Identity Crisis for Former Accidental Techie

picture of a woman looking up at a sign that says "I am?"

There are some days that I regret that I’ve been so determined to shed the skin of being an accidental techie. I look back at old blog posts (such as my first on this blog – Welcome to My New Blog) and I wonder why I was so quick to transform away from being an accidental techie. I think there was some freedom that I had when my coworkers saw me as accidental that I don’t enjoy now.

Biggest thing to change? Failures/disruptions were allowed and almost expected where now disruptions are barely tolerated. The word failure to non-techies is also not kindly accepted. I know that for tech changes to happen and tech in general, that failure is a good thing. But in this world of mine now – “Post-Accidental-Techie” – failure is less acceptable.

The next thing that has seemed to change is that the level of worry related to ideas that are a ‘bit out there’. I struggle now when I have a thought that I know is a bit outside of the box for my coworkers. It seemed like it was more acceptable for me to speak those thoughts out when I wasn’t seen as an expert or when I wasn’t expected to know the answers. I think some people chuckled at the ideas that were way out there (I mean, ideas that are out of the ballpark, not even in just left field), and others could see that there was some spark of an idea that could be used. Now I find it is harder for me to find the path out of the ballpark and sometimes I find myself standing around third-base.

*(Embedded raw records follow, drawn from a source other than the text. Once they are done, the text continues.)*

Source: an optimization exercise on an open RTL-to-GDS flow (aim: small area, a short achievable clock period and few clock cycles). Production flows keep margins and buffers that such runs may drop. RTL that was checked went through simulation tests only; none was proved equivalent to the original.

Design alu_top, start of the top module:
module alu_top(
    input wire clk,
    input wire reset,
    input wire [7:0] operand_a,
    input wire [7:0] operand_b,
    input wire [1:0] operation,
    input wire start,
    output reg [15:0] result,
    output wire ready,
    output reg overflow,
    output reg zero
);
    wire [7:0] a = operand_a;
    wire [7:0] b = operand_b;
    wire is_mul_in = operation[1] & ~operation[0];
    function [9:0] brow(input [7:0] m, input one, input two, input neg, input ext);
        reg [9:0] m1, m2;
        begin
            m1 = {{2{ext & m[7]}}, m};
            m2 = {ext & m[7], m, 1'b0};
            brow = (({10{one}} & m1) | ({10{two}} & m2)) ^ {10{neg}};
        end
    endfunction
    function [2:0] benc(input [2:0] x);
        benc = {x[1] ^ x[0], (x[2] & ~x[1] & ~x[0]) | (~x[2] & x[1] & x[0]), x[2]};
    endfunction
    reg busy;           
    reg is_div;         
    reg [1:0] cnt;      
    reg flag;           
    reg [7:0] M;        
    reg [16:0] W;       
    wire [2:0] e0 = benc({a[1:0], 1'b0});
    wire u1_one = is_mul_in ? e0[2] : 1'b1;
    wire u1_two = is_mul_in & e0[1];
    wire u1_neg = is_mul_in ? e0[0] : operation[0];
    wire [9:0] A1 = is_mul_in ? 10'd0 : {2'b00, a};
    wire [9:0] B1 = brow(b, u1_one, u1_two, u1_neg, is_mul_in);
    wire [10:0] S1 = {1'b0, A1} + {1'b0, B1} + {10'd0, u1_neg};
    wire [7:0] s = S1[7:0];
    wire as_ov = (a[7] == (b[7] ^ operation[0])) && (s[7] != a[7]);
    wire lt = S1[9];                                 
    wire lt2 = {1'b0, a} < {b, 1'b0};                
    wire [7:0] zx = a ^ b;
    wire s_zero = operation[0] ? (zx == 8'd0) : (zx == {a[6:0] | b[6:0], 1'b0});
    wire bz = (b == 8'd0);
    wire q7 = ({7'b0, a[7]} >= b);
    wire r7 = q7 ? (a[7] - b[0]) : a[7];
    wire [1:0] x6 = {r7, a[6]};
    wire q6 = ({6'b0, x6} >= b);
    wire [1:0] r6 = q6 ? (x6 - b[1:0]) : x6;
    wire [2:0] x5 = {r6, a[5]};
    wire q5 = ({5'b0, x5} >= b);
    wire [2:0] r5 = q5 ? (x5 - b[2:0]) : x5;
    wire [2:0] e1 = benc(a[3:1]);
    wire u2_one = is_mul_in ? e1[2] : 1'b1;
    wire u2_two = is_mul_in & e1[1];
    wire u2_neg = is_mul_in ? e1[0] : 1'b1;
  ...
For scale: ~830 cells after synthesis, roughly 29 flip-flops, roughly 40 I/O pins, roughly 5100 µm² of cells after synthesis.
==> module alu_top, before the edit <==
module alu_top(
    input wire clk,
    input wire reset,
    input wire [7:0] operand_a,
    input wire [7:0] operand_b,
    input wire [1:0] operation,
    input wire start,
    output reg [15:0] result,
    output wire ready,
    output reg overflow,
    output reg zero
);
    wire [7:0] a = operand_a;
    wire [7:0] b = operand_b;
    wire is_mul_in = operation[1] & ~operation[0];
    function [9:0] brow(input [7:0] m, input one, input two, input neg, input ext);
        reg [9:0] m1, m2;
        begin
            m1 = {{2{ext & m[7]}}, m};
            m2 = {ext & m[7], m, 1'b0};
            brow = (({10{one}} & m1) | ({10{two}} & m2)) ^ {10{neg}};
        end
    endfunction
    function [2:0] benc(input [2:0] x);
        benc = {x[1] ^ x[0], (x[2] & ~x[1] & ~x[0]) | (~x[2] & x[1] & x[0]), x[2]};
    endfunction
    reg busy;           
    reg is_div;         
    reg [1:0] cnt;      
    reg flag;           
    reg [7:0] M;        
    reg [16:0] W;       
    wire [2:0] e0 = benc({a[1:0], 1'b0});
    wire u1_one = is_mul_in ? e0[2] : 1'b1;
    wire u1_two = is_mul_in & e0[1];
    wire u1_neg = is_mul_in ? e0[0] : operation[0];
    wire [9:0] A1 = is_mul_in ? 10'd0 : {2'b00, a};
    wire [9:0] B1 = brow(b, u1_one, u1_two, u1_neg, is_mul_in);
    wire [10:0] S1 = {1'b0, A1} + {1'b0, B1} + {10'd0, u1_neg};
    wire [7:0] s = S1[7:0];
    wire as_ov = (a[7] == (b[7] ^ operation[0])) && (s[7] != a[7]);
    wire lt = S1[9];                                 
    wire lt2 = {1'b0, a} < {b, 1'b0};                
    wire [7:0] zx = a ^ b;
    wire s_zero = operation[0] ? (zx == 8'd0) : (zx == {a[6:0] | b[6:0], 1'b0});
    wire bz = (b == 8'd0);
    wire q7 = ({7'b0, a[7]} >= b);
    wire r7 = q7 ? (a[7] - b[0]) : a[7];
    wire [1:0] x6 = {r7, a[6]};
    wire q6 = ({6'b0, x6} >= b);
    wire [1:0] r6 = q6 ? (x6 - b[1:0]) : x6;
    wire [2:0] x5 = {r6, a[5]};
    wire q5 = ({5'b0, x5} >= b);
    wire [2:0] r5 = q5 ? (x5 - b[2:0]) : x5;
    wire [2:0] e1 = benc(a[3:1]);
    wire u2_one = is_mul_in ? e1[2] : 1'b1;
    wire u2_two = is_mul_in & e1[1];
    wire u2_neg = is_mul_in ? e1[0] : 1'b1;
    wire [9:0] A2 = is_mul_in ? {{2{S1[9]}}, S1[9:2]} : {6'b0, r5, a[4]};
    wire [9:0] B2 = brow(b, u2_one, u2_two, u2_neg, is_mul_in);
    wire [10:0] S2 = {1'b0, A2} + {1'b0, B2} + {10'd0, u2_neg};
    wire [11:0] p01 = {S2[9:0], S1[1:0]};            
    wire q4 = ~S2[9];
    wire [7:0] r4 = q4 ? S2[7:0] : {4'b0, r5, a[4]};
    wire [7:0] R = W[15:8];
    wire [7:0] QL = W[7:0];
    wire [11:0] P = W[11:0];
    wire [4:0] ah = W[16:12];                        
    wire [2:0] e2 = benc(ah[2:0]);
    wire [2:0] e3 = benc(ah[4:2]);
    wire d1_one = is_div | e2[2];
    wire d1_two = ~is_div & e2[1];
    wire d1_neg = is_div | e2[0];
    wire [9:0] DA1 = is_div ? {1'b0, R, QL[7]} : {{2{P[11]}}, P[11:4]};
    wire [9:0] DB1 = brow(M, d1_one, d1_two, d1_neg, ~is_div);
    wire [10:0] T1 = {1'b0, DA1} + {1'b0, DB1} + {10'd0, d1_neg};
    wire qa = ~T1[9];
    wire [7:0] Ra = qa ? T1[7:0] : {R[6:0], QL[7]};
    wire d2_one = is_div | e3[2];
    wire d2_two = ~is_div & e3[1];
    wire d2_neg = is_div | e3[0];
    wire [9:0] DA2 = is_div ? {1'b0, Ra, QL[6]} : {{2{T1[9]}}, T1[9:2]};
    wire [9:0] DB2 = brow(M, d2_one, d2_two, d2_neg, ~is_div);
    wire [10:0] T2 = {1'b0, DA2} + {1'b0, DB2} + {10'd0, d2_neg};
    wire qb = ~T2[9];
    wire [7:0] Rb = qb ? T2[7:0] : {Ra[6:0], QL[6]};
    wire [15:0] div_res = {Rb, QL[5:0], qa, qb};
    wire [15:0] mul_res = {T2[9:0], T1[1:0], P[3:0]};
    wire fast = ~operation[1] | (operation[0] & lt2);
    wire last = busy & (~is_div | cnt[0]);
    assign ready = (start & fast) | last;
    always @(posedge clk or posedge reset) begin
        if (reset) busy <= 1'b0;
        else busy <= busy ? ~last : (start & ~fast);
    end
    always @(posedge clk) begin
        if (!busy) begin
            M <= b;
            is_div <= operation[0];
            cnt <= 2'd0;
            flag <= bz | (~operation[0] & (a == 8'd0));
            W <= operation[0] ? {1'b0, r4, a[3:0], q7, q6, q5, q4} : {a[7:3], p01};
        end else begin
            cnt <= cnt + 2'd1;
            W <= {1'b0, div_res};
        end
    end
    always @(*) begin
        if (busy) begin
            if (is_div) begin
                result = div_res;
                overflow = flag;
                zero = 1'b0;
            end else begin
                result = mul_res;
                overflow = 1'b0;
                zero = flag;
            end
        end else if (operation[1]) begin
            result = lt ? {a, 8'h00} : {s, 8'h01};
            overflow = 1'b0;
            zero = lt;
        end else begin
            result = {{8{s[7]}}, s};
            overflow = as_ov;
            zero = s_zero;
        end
    end
endmodule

Lastly, I really miss the flexibility that the brand of accidental-techie allowed me to be. I could be good in so many different things that it was always changing. Now that I’m in the system as this purposeful techie, I don’t tend to go from project to project so easily. I get bogged down in the details. While it is necessary for projects, I have to wonder if something is getting lost by my mind being focused on those details. I think I sometimes function like there is a whole IT support company in my head. There is one part that is all about the network support, one part is the Microsoft Office expert, and yet another part that knows the Cisco VOIP system. Sometimes they function well together and communicate, but sometimes, the parts seem to be isolated. (Note, these parts don’t have ‘names’ so there is no split personality issue here.)

While I will continue to strive to help other accidental techies move from being accidental, I think I don’t want to lose parts of what made me so good at being an accidental techie. It reminds me a lot of a book that I read several years ago while still at the School of Social Work. It had explained that for almost every social movement there is a time when the term that had seemed so negative almost was reclaimed and used in a different light – that the term changes from negative to a positive force to help promote change. Maybe it’s time to say it is ok to be an accidental techie, that you might not have to go and force all the formal trainings to prove that you understand technology in order to manage the technology. Maybe it’s simply ok to be accidental.